**DIRECTIONS FOR THIS TASK**: Repeat each entry below without omitting a single word.

[Extracted data entries]
______

[src/rtl/pbsr_pkg.sv]
// Shared constants, codes and controller/datapath interface types for the slot ring.
package pbsr_pkg;

    // Ring geometry and cookie width.
    localparam int INDEX_BITS  = 6;
    localparam int COOKIE_BITS = 24;
    localparam int NUM_SLOTS   = 1 << INDEX_BITS;
    localparam int MAX_RESULTS = 64;
    localparam int CNT_W       = $clog2(MAX_RESULTS + 1);

    // Highest cookie value that is produced; incrementing it wraps to zero.
    localparam logic [COOKIE_BITS-1:0] COOKIE_LAST = {{(COOKIE_BITS-1){1'b1}}, 1'b0};

    // Reset value of the hold time register.
    localparam logic [15:0] HOLD_RESET = 16'd1000;

    // Operation codes carried in the input tuser.
    typedef enum logic [2:0] {
        OP_SAVE     = 3'd0,
        OP_RETRIEVE = 3'd1,
        OP_DISCARD  = 3'd2,
        OP_FLUSH    = 3'd3,
        OP_TICK     = 3'd4
    } pbsr_op_t;

    // Result status codes.
    typedef enum logic [1:0] {
        ST_DONE     = 2'd0,
        ST_HELD     = 2'd1,
        ST_NO_MATCH = 2'd2
    } pbsr_status_t;

    // Handle kinds reported with a result.
    typedef enum logic [1:0] {
        KIND_NONE = 2'd0,
        KIND_USE  = 2'd1,
        KIND_FREE = 2'd2
    } pbsr_kind_t;

    // Controller states.
    typedef enum logic [2:0] {
        S_IDLE,
        S_EXEC,
        S_FLUSH_SCAN,
        S_FLUSH_EMIT,
        S_FLUSH_EMPTY
    } pbsr_state_t;

    // Commands from the controller to the datapath.
    typedef struct packed {
        logic take;
        logic exec;
        logic scan;
        logic next;
        logic emit;
        logic emit_empty;
    } pbsr_cmd_t;

    // Status from the datapath to the controller.
    typedef struct packed {
        logic occ_hit;
        logic budget_ok;
        logic scan_end;
        logic count_zero;
        logic out_free;
    } pbsr_stat_t;

endpackage

[src/rtl/pbsr_ctrl.sv]
// Controller state machine that sequences item execution and the flush walk.
module pbsr_ctrl import pbsr_pkg::*; (
    input  logic       aclk,
    input  logic       aresetn,
    input  logic       s_valid,
    input  logic [2:0] s_op,
    output logic       s_ready,
    input  pbsr_stat_t stat,
    output pbsr_cmd_t  cmd
);

    pbsr_state_t state_reg;
    pbsr_state_t state_next;

    // State register.
    always_ff @(posedge aclk) begin
        if (!aresetn) begin
            state_reg <= S_IDLE;
        end else begin
            state_reg <= state_next;
        end
    end

    // Next state and command decode.
    always_comb begin
        state_next = state_reg;
        cmd        = '0;
        s_ready    = 1'b0;
        unique case (state_reg)
            S_IDLE: begin
                s_ready = 1'b1;
                if (s_valid) begin
                    cmd.take = 1'b1;
                    case (s_op)
                        OP_SAVE, OP_RETRIEVE, OP_DISCARD: state_next = S_EXEC;
                        OP_FLUSH:                         state_next = S_FLUSH_SCAN;
                        default:                          state_next = S_IDLE;
                    endcase
                end
            end
            S_EXEC: begin
                if (stat.out_free) begin
                    cmd.exec   = 1'b1;
                    state_next = S_IDLE;
                end
            end
            S_FLUSH_SCAN: begin
                // Every visited slot is cleared; reported ones wait for the output.
                cmd.scan = 1'b1;
                if (stat.occ_hit && stat.budget_ok) begin
                    state_next = S_FLUSH_EMIT;
                end else if (stat.scan_end) begin
                    state_next = stat.count_zero ? S_FLUSH_EMPTY : S_IDLE;
                end else begin
                    cmd.next = 1'b1;
                end
            end
            S_FLUSH_EMIT: begin
                if (stat.out_free) begin
                    cmd.emit = 1'b1;
                    if (stat.scan_end) begin
                        state_next = S_IDLE;
                    end else begin
                        cmd.next   = 1'b1;
                        state_next = S_FLUSH_SCAN;
                    end
                end
            end
            S_FLUSH_EMPTY: begin
                if (stat.out_free) begin
                    cmd.emit_empty = 1'b1;
                    state_next     = S_IDLE;
                end
            end
            default: begin
                state_next = S_IDLE;
            end
        endcase
    end

endmodule
<file path="config.mk">
export PLATFORM = sky130hd
export DESIGN_NAME = neighbor_table_ttl_aging_flat
export DESIGN_NICKNAME = d
export VERILOG_FILES = /design/src/hdl/ntta_pkg.sv /design/src/hdl/ntta_if.sv /design/src/hdl/ntta_ram.sv /design/src/hdl/neighbor_table_ttl_aging.sv /design/src/flat_wrapper.sv
export SDC_FILE = /design/constraint.sdc
export NUM_CORES = 2
export LEC_CHECK = 0
export BUFFER_PORTS_ARGS = -buffer_cell sky130_fd_sc_hd__buf_2
export CAP_MARGIN = 10
export CORE_ASPECT_RATIO = 0.8
export CORE_MARGIN = 5
export CORE_UTILIZATION = 59
export CTS_BUF_LIST = sky130_fd_sc_hd__clkbuf_8
export DETAILED_ROUTE_END_ITERATION = 7
export PLACE_DENSITY_LB_ADDON = 0.25
export SLEW_MARGIN = 25
export SYNTH_ARGS = -nofsm -noshare
export SYNTH_HDL_FRONTEND = slang
export SYNTH_MEMORY_MAX_BITS = 65536
export SYNTH_SLANG_ARGS = --single-unit
</file>
<file path="constraint.sdc">
create_clock -name clk_i -period 33 [get_ports clk_i]
set_input_delay 4.95 -clock clk_i [delete_from_list [all_inputs] [get_ports clk_i]]
set_output_delay 4.95 -clock clk_i [all_outputs]
set_load 0.005 [all_outputs]
</file>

______

**WRITTEN ANSWER**:
[src/rtl/pbsr_pkg.sv]
// Shared constants, codes and controller/datapath interface types for the slot ring.
package pbsr_pkg;

    // Ring geometry and cookie width.
    localparam int INDEX_BITS  = 6;
    localparam int COOKIE_BITS = 24;
    localparam int NUM_SLOTS   = 1 << INDEX_BITS;
    localparam int MAX_RESULTS = 64;
    localparam int CNT_W       = $clog2(MAX_RESULTS + 1);

    // Highest cookie value that is produced; incrementing it wraps to zero.
    localparam logic [COOKIE_BITS-1:0] COOKIE_LAST = {{(COOKIE_BITS-1){1'b1}}, 1'b0};

    // Reset value of the hold time register.
    localparam logic [15:0] HOLD_RESET = 16'd1000;

    // Operation codes carried in the input tuser.
    typedef enum logic [2:0] {
        OP_SAVE     = 3'd0,
        OP_RETRIEVE = 3'd1,
        OP_DISCARD  = 3'd2,
        OP_FLUSH    = 3'd3,
        OP_TICK     = 3'd4
    } pbsr_op_t;

    // Result status codes.
    typedef enum logic [1:0] {
        ST_DONE     = 2'd0,
        ST_HELD     = 2'd1,
        ST_NO_MATCH = 2'd2
    } pbsr_status_t;

    // Handle kinds reported with a result.
    typedef enum logic [1:0] {
        KIND_NONE = 2'd0,
        KIND_USE  = 2'd1,
        KIND_FREE = 2'd2
    } pbsr_kind_t;

    // Controller states.
    typedef enum logic [2:0] {
        S_IDLE,
        S_EXEC,
        S_FLUSH_SCAN,
        S_FLUSH_EMIT,
        S_FLUSH_EMPTY
    } pbsr_state_t;

    // Commands from the controller to the datapath.
    typedef struct packed {
        logic take;
        logic exec;
        logic scan;
        logic next;
        logic emit;
        logic emit_empty;
    } pbsr_cmd_t;

    // Status from the datapath to the controller.
    typedef struct packed {
        logic occ_hit;
        logic budget_ok;
        logic scan_end;
        logic count_zero;
        logic out_free;
    } pbsr_stat_t;

endpackage

[src/rtl/pbsr_ctrl.sv]
// Controller state machine that sequences item execution and the flush walk.
module pbsr_ctrl import pbsr_pkg::*; (
    input  logic       aclk,
    input  logic       aresetn,
    input  logic       s_valid,
    input  logic [2:0] s_op,
    output logic       s_ready,
    input  pbsr_stat_t stat,
    output pbsr_cmd_t  cmd
);

    pbsr_state_t state_reg;
    pbsr_state_t state_next;

    // State register.
    always_ff @(posedge aclk) begin
        if (!aresetn) begin
            state_reg <= S_IDLE;
        end else begin
            state_reg <= state_next;
        end
    end

    // Next state and command decode.
    always_comb begin
        state_next = state_reg;
        cmd        = '0;
        s_ready    = 1'b0;
        unique case (state_reg)
            S_IDLE: begin
                s_ready = 1'b1;
                if (s_valid) begin
                    cmd.take = 1'b1;
                    case (s_op)
                        OP_SAVE, OP_RETRIEVE, OP_DISCARD: state_next = S_EXEC;
                        OP_FLUSH:                         state_next = S_FLUSH_SCAN;
                        default:                          state_next = S_IDLE;
                    endcase
                end
            end
            S_EXEC: begin
                if (stat.out_free) begin
                    cmd.exec   = 1'b1;
                    state_next = S_IDLE;
                end
            end
            S_FLUSH_SCAN: begin
                // Every visited slot is cleared; reported ones wait for the output.
                cmd.scan = 1'b1;
                if (stat.occ_hit && stat.budget_ok) begin
                    state_next = S_FLUSH_EMIT;
                end else if (stat.scan_end) begin
                    state_next = stat.count_zero ? S_FLUSH_EMPTY : S_IDLE;
                end else begin
                    cmd.next = 1'b1;
                end
            end
            S_FLUSH_EMIT: begin
                if (stat.out_free) begin
                    cmd.emit = 1'b1;
                    if (stat.scan_end) begin
                        state_next = S_IDLE;
                    end else begin
                        cmd.next   = 1'b1;
                        state_next = S_FLUSH_SCAN;
                    end
                end
            end
            S_FLUSH_EMPTY: begin
                if (stat.out_free) begin
                    cmd.emit_empty = 1'b1;
                    state_next     = S_IDLE;
                end
            end
            default: begin
                state_next = S_IDLE;
            end
        endcase
    end

endmodule
<file path="config.mk">
export PLATFORM = sky130hd
export DESIGN_NAME = neighbor_table_ttl_aging_flat
export DESIGN_NICKNAME = d
export VERILOG_FILES = /design/src/hdl/ntta_pkg.sv /design/src/hdl/ntta_if.sv /design/src/hdl/ntta_ram.sv /design/src/hdl/neighbor_table_ttl_aging.sv /design/src/flat_wrapper.sv
export SDC_FILE = /design/constraint.sdc
export NUM_CORES = 2
export LEC_CHECK = 0
export BUFFER_PORTS_ARGS = -buffer_cell sky130_fd_sc_hd__buf_2
export CAP_MARGIN = 10
export CORE_ASPECT_RATIO = 0.8
export CORE_MARGIN = 5
export CORE_UTILIZATION = 59
export CTS_BUF_LIST = sky130_fd_sc_hd__clkbuf_8
export DETAILED_ROUTE_END_ITERATION = 7
export PLACE_DENSITY_LB_ADDON = 0.25
export SLEW_MARGIN = 25
export SYNTH_ARGS = -nofsm -noshare
export SYNTH_HDL_FRONTEND = slang
export SYNTH_MEMORY_MAX_BITS = 65536
export SYNTH_SLANG_ARGS = --single-unit
</file>
<file path="constraint.sdc">
create_clock -name clk_i -period 33 [get_ports clk_i]
set_input_delay 4.95 -clock clk_i [delete_from_list [all_inputs] [get_ports clk_i]]
set_output_delay 4.95 -clock clk_i [all_outputs]
set_load 0.005 [all_outputs]
</file>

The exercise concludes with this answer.